Kafka is of course more than that, but I bet you can get quite far with this.

dxxvi 4 days ago | parent | prev | next [-]

> turn to Redis Cluster Streams instead. So much simpler to manage and so much cheaper to run

I don't have any experience with Redis Cluster Streams. Could you please tell us how it is simpler to manage? IMO, installing and managing a Kafka cluster in a non Fortune 100 scale is simple enough: run 1 java command for zookeeper, run another java command for a broker (with recent version of Kafka, zookeeper is not needed anymore). The configuration files are not very simple but not very complicated either. When we have another machine, we can run another broker on it.

Redis Cluster Streams is cheaper to run because it's written in C, doesn't need a VN to run? Or because its messages are stored in RAM not SSD?

erulabs 3 days ago | parent | next [-]

I haven’t used Kafka since the change to remove zookeeper, it’s likely they’re more or less on par now. Redis gets a win because most shops already have Redis, it’s already trusted and installed, just waiting for its first XADD.

3 days ago | parent | prev [-]
[deleted]
enether 3 days ago | parent | prev | next [-]

Love the story!

> Kafka was one of the first systems that fully embraced the dropping of the C from CAP theorem, which was a big step forward for web applications at scale.

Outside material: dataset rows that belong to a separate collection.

**src/include/udw_pkg.sv**
```systemverilog
package udw_pkg;
	// ==========================================================
	// wiper code range
	localparam int WIPER_W = 6;
	localparam logic [5:0] WIPER_MIN = 6'h00;
	localparam logic [5:0] WIPER_MAX = 6'h3f;
	localparam logic [5:0] WIPER_DEFAULT = 6'h1f;
	// ==========================================================
	// pin timing, in ns, and derived cycle counts at 100 MHz
	localparam int CLK_PERIOD_NS = 10;
	localparam int SETUP_NS = 500;
	localparam int STEP_HALF_NS = 500;
	localparam logic [7:0] SETUP_CYC = 8'((SETUP_NS + CLK_PERIOD_NS - 1) / CLK_PERIOD_NS);
	localparam logic [7:0] HALF_CYC = 8'((STEP_HALF_NS + CLK_PERIOD_NS - 1) / CLK_PERIOD_NS);
	// ==========================================================
	// command variants
	typedef enum logic [2:0]
	{
		UDW_CMD_INC,
		UDW_CMD_INC_COMPAT,
		UDW_CMD_DEC,
		UDW_CMD_DEC_COMPAT,
		UDW_CMD_HV_INC1,
		UDW_CMD_HV_INC2,
		UDW_CMD_HV_DEC1,
		UDW_CMD_HV_DEC2
	} udw_cmd_t;
endpackage

```
**src/logic/udw_tick.sv**
```systemverilog
`timescale 1ns/100ps
// ==========================================================
// divider: one-cycle enable pulse every HALF_CYC cycles
module udw_tick
(
	input wire logic clk_sys,
	input wire logic rstn,
	input wire logic run,
	output logic tick
);
	import udw_pkg::*;
	logic [7:0] cnt_r;
	logic [7:0] cnt_nxt;
	logic tick_nxt;

	// restart count whenever idle so phases line up with commands
	always_comb
	begin
		cnt_nxt = cnt_r;
		tick_nxt = 1'b0;
		if (!run)
			cnt_nxt = 8'h00;
		else if (cnt_r == HALF_CYC - 8'h01)
		begin
			cnt_nxt = 8'h00;
			tick_nxt = 1'b1;
		end
		else
			cnt_nxt = cnt_r + 8'h01;
	end

	always_ff @(posedge clk_sys)
	begin
		if (!rstn)
		begin
			cnt_r <= 8'h00;
			tick <= 1'b0;
		end
		else
		begin
			cnt_r <= cnt_nxt;
			tick <= tick_nxt;
		end
	end
endmodule

```
**src/logic/udw_host.sv**
```systemverilog
`timescale 1ns/100ps
// ==========================================================
// host controller for an up/down stepped wiper
module udw_host
(
	input wire logic clk_sys,
	input wire logic rstn,
	input wire logic cmd_valid,
	input udw_pkg::udw_cmd_t cmd_kind,
	input wire logic [5:0] cmd_steps,
	input wire logic dev_reloaded,
	output logic cmd_ready,
	output logic cmd_done,
	output logic [5:0] wiper_shadow,
	output logic sel_n,
	output logic sel_hv,
	output logic step_dir
);
	import udw_pkg::*;

	typedef enum logic [2:0] {S_IDLE, S_SETUP, S_OPEN, S_LOW, S_HIGH, S_TAIL, S_CLOSE} udw_state_t;

	udw_state_t st_r, st_nxt;
	udw_cmd_t kind_r, kind_nxt;
	logic [5:0] left_r, left_nxt;
	logic [5:0] shadow_r, shadow_nxt;
	logic sel_n_r, sel_n_nxt;
	logic sel_hv_r, sel_hv_nxt;
	logic step_r, step_nxt;
	logic ready_r, ready_nxt;
	logic done_r, done_nxt;
	logic tick;

	// direction of a command: true when it moves toward terminal A
	function automatic logic is_up(input udw_cmd_t k);
		is_up = (k == UDW_CMD_INC) || (k == UDW_CMD_INC_COMPAT) ||
			(k == UDW_CMD_HV_INC1) || (k == UDW_CMD_HV_INC2);
	endfunction

	// level the step pin must hold before sel_n returns high or sel_hv falls
	function automatic logic tail_level(input udw_cmd_t k);
		case (k)
			UDW_CMD_INC_COMPAT: tail_level = 1'b0;
			UDW_CMD_DEC: tail_level = 1'b0;
			UDW_CMD_DEC_COMPAT: tail_level = 1'b1;
			UDW_CMD_HV_INC1: tail_level = 1'b1;
			UDW_CMD_HV_INC2: tail_level = 1'b0;
			UDW_CMD_HV_DEC1: tail_level = 1'b0;
			UDW_CMD_HV_DEC2: tail_level = 1'b1;
			default: tail_level = 1'b1;
		endcase
	endfunction

	// saturating one-code move of the shadow, mirroring the device
	function automatic logic [5:0] step_code(input logic [5:0] c, input logic up);
		if (up)
			step_code = (c == WIPER_MAX) ? c : c + 6'h01;
		else
			step_code = (c == WIPER_MIN) ? c : c - 6'h01;
	endfunction

	udw_tick u_tick
	(
		.clk_sys(clk_sys),
		.rstn(rstn),
		.run(st_r != S_IDLE),
		.tick(tick)
	);

	// ==========================================================
	// command sequencer
	always_comb
	begin
		st_nxt = st_r;
		kind_nxt = kind_r;
		left_nxt = left_r;
		shadow_nxt = shadow_r;
		sel_n_nxt = sel_n_r;
		sel_hv_nxt = sel_hv_r;
		step_nxt = step_r;
		ready_nxt = ready_r;
		done_nxt = 1'b0;
		case (st_r)
			S_IDLE:
			begin
				sel_n_nxt = 1'b1;
				sel_hv_nxt = 1'b0;
				ready_nxt = 1'b1;
				if (cmd_valid && ready_r)
				begin
					kind_nxt = cmd_kind;
					left_nxt = cmd_steps;
					step_nxt = is_up(cmd_kind);
					ready_nxt = 1'b0;
					st_nxt = S_SETUP;
				end
			end
			S_SETUP:
				if (tick)
				begin
					if (kind_r inside {UDW_CMD_HV_INC1, UDW_CMD_HV_INC2,
						UDW_CMD_HV_DEC1, UDW_CMD_HV_DEC2})
						sel_hv_nxt = 1'b1;
					else
						sel_n_nxt = 1'b0;
					st_nxt = S_OPEN;
				end
			S_OPEN:
				// drop step low so each pulse yields one rising edge
				if (tick)
				begin
					step_nxt = 1'b0;
					st_nxt = (left_r == 6'h00) ? S_TAIL : S_LOW;
				end
			S_LOW:
				if (tick)
				begin
					step_nxt = 1'b1;
					left_nxt = left_r - 6'h01;
					shadow_nxt = step_code(shadow_r, is_up(kind_r));
					st_nxt = S_HIGH;
				end
			S_HIGH:
				if (tick)
				begin
					if (left_r != 6'h00)
					begin
						step_nxt = 1'b0;
						st_nxt = S_LOW;
					end
					else
					begin
						step_nxt = tail_level(kind_r);
						st_nxt = S_TAIL;
					end
				end
			S_TAIL:
				// tail may only pull step low; a zero-step command must see no rising edge,
				// so a high tail after zero steps is given up to keep the wiper still
				if (tick)
				begin
					step_nxt = step_r & tail_level(kind_r);
					st_nxt = S_CLOSE;
				end
			S_CLOSE:
				if (tick)
				begin
					sel_n_nxt = 1'b1;
					sel_hv_nxt = 1'b0;
					done_nxt = 1'b1;
					ready_nxt = 1'b1;
					st_nxt = S_IDLE;
				end
			default:
				st_nxt = S_IDLE;
		endcase
		if (dev_reloaded)
			shadow_nxt = WIPER_DEFAULT;
	end

	always_ff @(posedge clk_sys)
	begin
		if (!rstn)
		begin
			st_r <= S_IDLE;
			kind_r <= UDW_CMD_INC;
			left_r <= 6'h00;
			shadow_r <= WIPER_DEFAULT;
			sel_n_r <= 1'b1;
			sel_hv_r <= 1'b0;
			step_r <= 1'b0;
			ready_r <= 1'b0;
			done_r <= 1'b0;
		end
		else
		begin
			st_r <= st_nxt;
			kind_r <= kind_nxt;
			left_r <= left_nxt;
			shadow_r <= shadow_nxt;
			sel_n_r <= sel_n_nxt;
			sel_hv_r <= sel_hv_nxt;
			step_r <= step_nxt;
			ready_r <= ready_nxt;
			done_r <= done_nxt;
		end
	end

	assign sel_n = sel_n_r;
	assign sel_hv = sel_hv_r;
	assign step_dir = step_r;
	assign cmd_ready = ready_r;
	assign cmd_done = done_r;
	assign wiper_shadow = shadow_r;
endmodule

```
**config.mk**
```make
export PLATFORM = sky130hd
export DESIGN_NAME = udw_host
export DESIGN_NICKNAME = d
export VERILOG_FILES = /design/src/include/udw_pkg.sv /design/src/logic/udw_tick.sv /design/src/logic/udw_host.sv
export SDC_FILE = /design/constraint.sdc
export NUM_CORES = 1
export LEC_CHECK = 0
export BUFFER_PORTS_ARGS = -buffer_cell sky130_fd_sc_hd__buf_2
export CORE_ASPECT_RATIO = 1.4
export CORE_MARGIN = 2
export CORE_UTILIZATION = 51
export CTS_CLUSTER_DIAMETER = 50
export DETAILED_ROUTE_END_ITERATION = 10
export HOLD_SLACK_MARGIN = 0.03
export PLACE_DENSITY = 0.75
export SYNTH_ARGS = -nofsm -noshare
export SYNTH_HDL_FRONTEND = slang
export SYNTH_HIERARCHICAL = 1
export SYNTH_SLANG_ARGS = --single-unit
```
**constraint.sdc**
```tcl
create_clock -name clk_sys -period 1.65 [get_ports clk_sys]
set_input_delay 0.2475 -clock clk_sys [delete_from_list [all_inputs] [get_ports clk_sys]]
set_output_delay 0.2475 -clock clk_sys [all_outputs]
set_load 0.01 [all_outputs]
```
==> results of run 1 <==
per-layer routing:
| layer | vias up | track usage |
|---|---|---|
| met5 | - | 0 |
| li1 | 843 | - |
| met2 | 19 | 0.4499 |
| met1 | 788 | 0.2298 |
| met3 | 9 | 0.06148 |
| met4 | 0 | 0.1254 |
how the worst max path moves through the flow:
stage / end / slack (ns) / cells past startpoint
CTS: wiper_shadow[3] / 0.02 / 4
floorplan: wiper_shadow[3] / 0.03 / 4
finish: wiper_shadow[0] / -0.06 / 5
global placement: wiper_shadow[4] / 0.03 / 7
detailed placement: wiper_shadow[4] / 0.001 / 7
global route: wiper_shadow[2] / -0.11 / 5
flip-flops by register name (all words and copies together) (netlist names), 3 cells and up:
register,cells
kind_r,3
left_r,6
st_r,3
u_tick/cnt_r,8
wiper_shadow,6
repair_timing:
action	4_1_cts	5_1_grt
endpoints found under the setup margin	1	12
buffers inserted	0	2
pin swaps	0	8
gates resized for setup	1	20
worst min-delay path: stages:
cell and delay [ns]:
buf_2 0.08, mux2i_1 0.05, nor2_1 0.08
metrics by stage:
| stage | hold slack [ns] | TNS, ns |
|---|---|---|
| global placement | 0.4524 | 0 |
| global route | 0.2368 | -0.4545 |
| floorplan | 0.3947 | 0 |
| CTS | 0.2112 | 0 |
| finish | 0.2117 | -0.2091 |
| detailed placement | 0.4611 | 0 |
logic make-up after synthesis:
group | Yosys count
xor+xnor | 6
mux | 7
fa+ha+maj | 5
compound gates | 55
buf+inv | 22
simple gates | 80
flops | 32
Yosys cell counts, types with 2 or more instances:
cell      instances  area, sq um
nand2b_1          3        18.77
dfxtp_1          32        640.6
xnor2_1           4        35.03
or2_2             2        12.51
o22ai_1           2        12.51
a211oi_1          4        30.03
a311oi_1          2        17.52
a21oi_1          17        85.08
or3_1             6        37.54
nand3_1          11        55.05
a21o_1            2        15.01
xor2_1            2        17.52
or4_1             3        22.52
o311ai_0          2        17.52
clkbuf_1          7        26.28
nand2_1          13        48.80
o211ai_1          2        15.01
o32ai_1           2        17.52
nor2_1           22        82.58
nand3b_1          2        15.01
buf_2             2        10.01
mux2i_1           6        60.06
inv_1            11        41.29
o21ai_0          12        60.06
nor3_1            4        20.02
ha_1              5        62.56
o31ai_1           3        22.52
layout make-up:
class,instances,area [sq um]
timing repair buffer,46,295.3
fill,317,1146
clock buffer,8,90.09
inverter,11,41.29
sequential,32,650.6
tap,40,50.05
multi-input combinational,153,1042
power groups by stage:
| stage | combinational [mW] | clock, mW | sequential (mW) |
|---|---|---|---|
| after global placement | 0.351 | 0 | 0.860 |
| final | 0.375 | 0.619 | 0.844 |
| after global routing | 0.419 | 0.667 | 0.851 |
| after detailed placement | 0.358 | 0 | 0.862 |
| after floorplan | 0.239 | 0 | 0.858 |
| after CTS | 0.360 | 0.633 | 0.845 |
==> metrics.cfg, run 1 <==
[routing]
dr_wl_met3_um=123
wl_um=4187
via_per_inst=5.721
drtIter0Drc=38
vias=1659
wl_met2_um=2357
postRouteAntennaNets=0
wl_per_cell_um=14.44
dr.max_layer_used=met4
route.detailed.drc=0
first_pass_iters=4
met1_length_um=1586

[finish]
stdcell_area_sq_mm=0.002170
layout_commonest_cell=dfxtp_1
layout_common_cells=dfxtp_1 (28), buf_2 (23), nor2_1 (22)
final_util=0.6543
antennaDiodeCount=0
final_nets=267
layout-drive-gt1-share=0.2960
area_delta_synth_final_pct=25.11
final-instance-count-excl-fill=290

[cts]
clkLatencyLatePin_ns=0.29
clk_root_buffer_cell=clkbuf_8
cts-root-to-sink-buffers=2
cts_tree=built
cts.clk_slew.worst_paths_ns=0.07
cts_sinks=32
htreeDepth=2
cts.hold.buffers_added=0
cts_buffers=5

[synthesis]
synth_fa_ha_area_frac=0.03608
synth_compound_area_frac=0.2114
ys_warn_count=6
synth_edf_count=0
synth_area_per_cell_sq_um=8.378
async_flop_share=0
ys_types=51
synth.area.mux_share=0.04113
ys_ff_latch=32
mappedNetlistArea_sq_mm=0.001734
ys.flop_type=dfxtp_1
synth_top_family_by_area=simple AND/OR/NAND/NOR gates
synth-seq-area-share=0.3694
synth_nets=225
synth_simple_gate_area_frac=0.2605
synthXorXnorAreaFrac=0.03030
synth_cells=207

[pwr]
sw_frac_of_total=0.2790
power_mw=1.838
pwr-share-comb=0.204
power_leakage_nw=0.8403
ir_drop_mv=0.6165
p_switching_mw=0.5128
internal_power_mw=1.326
p_seq_frac=0.459
clock_power_share=0.337
power_density_mw_per_mm2=847.3

[worst_setup_path]
required_ns=1.79
slowest_delay_ns=0.56
critPathArrivalTime_ns=1.85
cp_slowest_cell=or4b_4
crit_chain=or4b_4, nor4_4, buf_6, or3_1, nand3_1
r2r-end=wiper_shadow[0]
cp_top_family=simple AND/OR/NAND/NOR gates
cp-end-kind=flip-flop
reg2reg_depth=5
cp-startpoint=wiper_shadow[2]
reg2reg_from=wiper_shadow[2]
crit_type=reg -> reg
crit_path_max_fanout=8
critPathLaunchType=flip-flop
crit_buf_inv=1
regToRegSetupSlack_ns=-0.06

[min_path]
min_path_cells=3
hp-class=in -> reg
min_from=cmd_kind[0]
whs_endpoint=kind_r[0]

[placement]
dp_hpwl_um=3075
port_buffers=23
placed_cells=280
place_congestion=0.7520
dpl_cell_area_sq_mm=0.002009
dp_slack_ns=0.001363

[timing]
period_needed_ns=1.711
relSlewSlack=0.6553
worst_slack_ns=-0.06139
worst_pin_slew_ns=0.5152
rsz0062_at_grt=true
maxSlewViolCount=0
min_period_over_period=1.037
skew_ns=0.008641
timing.fmax_ghz=0.5843
setup_violations=4
hold_viol_final=0

[floorplanning]
core_area_sq_mm=0.003316
die_h_um=73.00
die_w_um=53.28
die-area_sq_mm=0.003889
num_io_pins=24
start_util=0.5230
rows=25

[global_routing]
overflow=0
grt_pass1_vias=1629
grt_max_degree=16
track_usage=0.2408
grt_pass1_wl_um=6900
grt_antenna_before_repair=0

[status]
status=finished, violations left
violations=setup timing

[flow_run]
max_cap_violations=0

No activity file was read; power rests on OpenSTA's default activity.
==> run 2, diff against run 1 <==
--- a/config.mk
+++ b/config.mk
@@ -12,6 +12,7 @@
 export CTS_CLUSTER_DIAMETER = 50
 export DETAILED_ROUTE_END_ITERATION = 10
 export HOLD_SLACK_MARGIN = 0.03
+export MAX_ROUTING_LAYER = met4
 export PLACE_DENSITY = 0.75
 export SYNTH_ARGS = -nofsm -noshare
 export SYNTH_HDL_FRONTEND = slang
==> run 2 against run 1 <==
The run still ends with setup timing left. Clock power is essentially flat. Non-clock buffer count is the same. Sequential cell count is the same. Worst setup slack is essentially flat. Global-route usage grew 0.68 points. Routed wire length is the same. Power is essentially flat. Critical path type unchanged. Largest power group unchanged.
==> metrics.cfg, run 2 (synthesis gave the netlist of run 1 again) <==
[pwr]
ir_drop_mv=0.6165
p_switching_mw=0.5129
internal_power_mw=1.326
sw_frac_of_total=0.2790
p_seq_frac=0.459
pwr-share-comb=0.204
power_density_mw_per_mm2=847.3
clock_power_share=0.337
power_leakage_nw=0.8403

[global_routing]
grt_pass1_vias=1629
grt_antenna_before_repair=0
grt_pass1_wl_um=6893
overflow=0
grt_max_degree=16
track_usage=0.2476

[timing]
maxSlewViolCount=0
relSlewSlack=0.6553
rsz0062_at_grt=true
setup_violations=4
period_needed_ns=1.711
hold_viol_final=0
worst_slack_ns=-0.06139
min_period_over_period=1.037
timing.fmax_ghz=0.5843
worst_pin_slew_ns=0.5152
skew_ns=0.008641

[worst_setup_path]
crit_type=reg -> reg
required_ns=1.79
cp_slowest_cell=or4b_4
cp_top_family=simple AND/OR/NAND/NOR gates
crit_chain=or4b_4, nor4_4, buf_6, or3_1, nand3_1
critPathArrivalTime_ns=1.85
critPathLaunchType=flip-flop
crit_buf_inv=1
cp-end-kind=flip-flop
crit_path_max_fanout=8
slowest_delay_ns=0.56

[placement]
dp_hpwl_um=3075
placed_cells=280
port_buffers=23
place_congestion=0.7617

[routing]
postRouteAntennaNets=0
vias=1659
first_pass_iters=4
wl_per_cell_um=14.44
drtIter0Drc=37
route.detailed.drc=0
wl_um=4187
via_per_inst=5.721

[floorplanning]
die_h_um=73.00
core_area_sq_mm=0.003316
start_util=0.5230
num_io_pins=24
die-area_sq_mm=0.003889
rows=25
die_w_um=53.28

[finish]
final-instance-count-excl-fill=290
area_delta_synth_final_pct=25.11
regMostFlops=u_tick/cnt_r
antennaDiodeCount=0
fillers=317
layout-drive-gt1-share=0.2960
final_util=0.6543
largest_reg_flops=8
layout_commonest_cell=dfxtp_1
layout_common_cells=dfxtp_1 (28), buf_2 (23), nor2_1 (22)
final_nets=267

[cts]
cts.clk_slew.worst_paths_ns=0.07
cts_tree=built
cts_sinks=32
htreeDepth=2
cts_buffers=5
clk_root_buffer_cell=clkbuf_8
cts.hold.buffers_added=0
clkLatencyLatePin_ns=0.29
cts-root-to-sink-buffers=2

[flow_run]
max_cap_violations=0

[min_path]
hp-class=in -> reg

[status]
status=finished, violations left
violations=setup timing

-- run 2: cell counts in the layout (fill, tap and decap cells not counted) --
No cell type changed its count.
-- run 2: area by class of cell --
type	count	area [sq um]	area share
timing repair buffer	46	295.3	0.1361
sequential	32	650.6	0.2999
clock buffer	8	90.09	0.04152
tap	40	50.05	0.02307
multi-input combinational	153	1042	0.4804
inverter	11	41.29	0.01903
-- run 2: per-stage QoR --
stage | hold slack, ns | setup TNS [ns] | setup WS, ns | total power [mW] | instance area, sq um
floorplan | 0.3947 | 0 | 0.02919 | 1.097 | 1734
finish | 0.2117 | -0.2091 | -0.06139 | 1.838 | 2170
detailed placement | 0.4611 | 0 | 0.001363 | 1.220 | 2009
CTS | 0.2112 | 0 | 0.02092 | 1.838 | 2100
global placement | 0.4524 | 0 | 0.03335 | 1.212 | 2009
global route | 0.2368 | -0.4545 | -0.1122 | 1.936 | 2170
-- run 2: routing by layer --
layer	part of all wire	track usage	vias to the layer above
met5	0	-	-
met4	0.029	0.1254	0
met3	0.026	0.05738	9
met2	0.56	0.4513	19
met1	0.38	0.2311	788
li1	-	-	843
-- run 2: what timing repair did --
item                                    in CTS  in global routing
endpoints found under the setup margin       1                 12
pin swaps                                    0                  8
buffers inserted                             0                  2
gates resized for setup                      1                 20
-- run 2: final timing paths --
path                                       from         endpoint  slack [ns]  cells after the start
worst max-delay path            wiper_shadow[2]  wiper_shadow[0]       -0.06                      5
worst min-delay path                cmd_kind[0]        kind_r[0]        0.21                      3
worst max register to register  wiper_shadow[2]  wiper_shadow[0]       -0.06                      5
worst min register to register            sel_n            sel_n        0.47                      2
-- run 2: power groups by stage --
stage               sequential, mW  combinational [mW]  clock [mW]
floorplan                    0.858               0.239           0
global placement             0.860               0.351           0
detailed placement           0.862               0.358           0
CTS                          0.845               0.360       0.633
global route                 0.851               0.418       0.667
finish                       0.844               0.375       0.619
-- run 2: worst reg2reg max path: cells and delay by family, from the launching register on --
kind | cells | cell delay, ns
buffers and inverters | 1 | 0.17
flip-flops | 1 | 0.35
AND/OR/NAND/NOR | 4 | 1.06
==> run 3, diff against run 2 <==
--- a/config.mk
+++ b/config.mk
@@ -8,12 +8,12 @@
 export BUFFER_PORTS_ARGS = -buffer_cell sky130_fd_sc_hd__buf_2
 export CORE_ASPECT_RATIO = 1.4
 export CORE_MARGIN = 2
-export CORE_UTILIZATION = 51
+export CORE_UTILIZATION = 40
 export CTS_CLUSTER_DIAMETER = 50
 export DETAILED_ROUTE_END_ITERATION = 10
 export HOLD_SLACK_MARGIN = 0.03
 export MAX_ROUTING_LAYER = met4
-export PLACE_DENSITY = 0.75
+export PLACE_DENSITY = 0.63
 export SYNTH_ARGS = -nofsm -noshare
 export SYNTH_HDL_FRONTEND = slang
 export SYNTH_HIERARCHICAL = 1
==> run 3 against run 2 <==
The run now ends clean. Sequential power grew 0.6%. Power up 0.82%. Clock skew decreased by 0.0056 ns. Largest power group unchanged. Highest routed layer unchanged. Sequential share of layout area down 1.0 points.
==> metrics.cfg, run 3 (synthesis gave the netlist of run 1 again) <==
[routing]
route.detailed.drc=0
vias=1644
drtIter0Drc=58
wl_per_cell_um=13.78
postRouteAntennaNets=0
first_pass_iters=5
via_per_inst=5.480
wl_um=4133

[cts]
cts.hold.buffers_added=0
cts.clk_slew.worst_paths_ns=0.06
cts-root-to-sink-buffers=2
cts_tree=built
cts_buffers=5
clkLatencyLatePin_ns=0.28
clk_root_buffer_cell=clkbuf_8
cts_sinks=32
htreeDepth=2

[timing]
worst_pin_slew_ns=0.3846
setup_violations=0
min_period_over_period=0.9763
relSlewSlack=0.7428
timing.fmax_ghz=0.6208
period_needed_ns=1.611
maxSlewViolCount=0
hold_viol_final=0
rsz0062_at_grt=true
skew_ns=0.003010
worst_slack_ns=0.03907

[worst_setup_path]
slowest_delay_ns=0.37
reg2reg_from=kind_r[1]
crit_type=reg -> reg
regToRegSetupSlack_ns=0.04
crit_path_max_fanout=7
cp-end-kind=flip-flop
reg2reg_depth=7
required_ns=1.84
r2r-end=wiper_shadow[4]
critPathArrivalTime_ns=1.80
crit_chain=buf_6, xor2_2, ha_2, o31ai_4, a21oi_2, xnor2_1, o311ai_1
cp_slowest_cell=dfxtp_4
critPathLaunchType=flip-flop

[finish]
layout_commonest_cell=dfxtp_1
fillers=404
regArea_sq_um=645.6
multiInputGateArea_sq_mm=0.001064
final-instance-count-excl-fill=300
layout-drive-gt1-share=0.3059
layout_common_cells=dfxtp_1 (30), buf_4 (26), buf_2 (23)
largest_reg_flops=8
antennaDiodeCount=0
final_nets=272
stdcell_area_sq_mm=0.002230
area_delta_synth_final_pct=28.57
final_util=0.5304
regMostFlops=u_tick/cnt_r

[global_routing]
grt_max_degree=14
grt_pass1_wl_um=6589
track_usage=0.1858
overflow=0
grt_pass1_vias=1514
grt_antenna_before_repair=0

[floorplanning]
rows=28
core_area_sq_mm=0.004204
die_w_um=59.65
die_h_um=81.91
num_io_pins=24
die-area_sq_mm=0.004886
start_util=0.4125

[placement]
placed_cells=292
dp_hpwl_um=3120
dp_slack_ns=-0.01353
port_buffers=23
place_congestion=0.8703
dpl_cell_area_sq_mm=0.002068

[min_path]
min_from=cmd_kind[0]
whs_endpoint=kind_r[0]
hp-class=in -> reg
min_path_cells=3

[status]
status=finished, final reports clean

[flow_run]
max_cap_violations=0

[pwr]
power_leakage_nw=0.8753
power_mw=1.854
power_density_mw_per_mm2=831.3
ir_drop_mv=0.5178

## run 3: repair_timing
action	CTS	global route
setup buffers	0	0
gates resized for setup	3	13
endpoints found under the setup margin	2	6
pin swaps	0	5
## run 3: worst max-delay path: cells and delay by family, from the launching register on
family / cells / cell delay (ns)
flops: 1 / 0.37
buf+inv: 1 / 0.12
fa+ha+maj: 1 / 0.21
compound gates: 3 / 0.56
xor+xnor: 2 / 0.26
## run 3: through the flow
step | hold WS [ns] | TNS (ns)
4_1_cts | 0.2055 | 0
6_report | 0.2096 | 0
2_1_floorplan | 0.3947 | 0
5_1_grt | 0.2229 | -0.1045
3_3_place_gp | 0.4528 | 0
3_5_place_dp | 0.4570 | -0.01353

Could you expand on this - when does it drop C? Are you referring to cases where you write to Kafka without waiting for all replicas to acknowledge the write? (acks=1)

And why was it a big step - what other systems didn't embrace dropping the C?

erulabs 3 days ago | parent [-]

Well at the time (and this is still largely true), people were very insistent on ACID compliance in databases. Obviously this made sense of many applications, but became a bottleneck at huge scale. Being able to be eventually consistent became a golden feature. It was worked around by using eg read replicas in production, as SQL replication breaks the Correctness in favor of the Availability. Kafka’s “acks=1” is part of the story yes, but simply writing events to be eventually processed also accomplishes “dropping correctness”.

Native support for dropping correctness in SQL is tricky, see Transaction Isolation Levels, but I mostly mean in overall web architecture, rather than specifically in one database or the other.

jiggawatts 3 days ago | parent | prev | next [-]

> that SQL databases are _not well suited_ to drinking from a firehose of writes

Now I’m wondering if we’re all overthinking this when we could just use rendezvous hashing and a bunch of database servers with a heap table called “eventlog” and be done with it…

betaby 4 days ago | parent | prev [-]

> Kafka's ability to ingest the firehose and present it as a throttle-able consumable to many different applications is great.

I sue Kafka precisely for that. Redis Cluster Streams have AOF persistence logs as I see from the doc. How stable it is?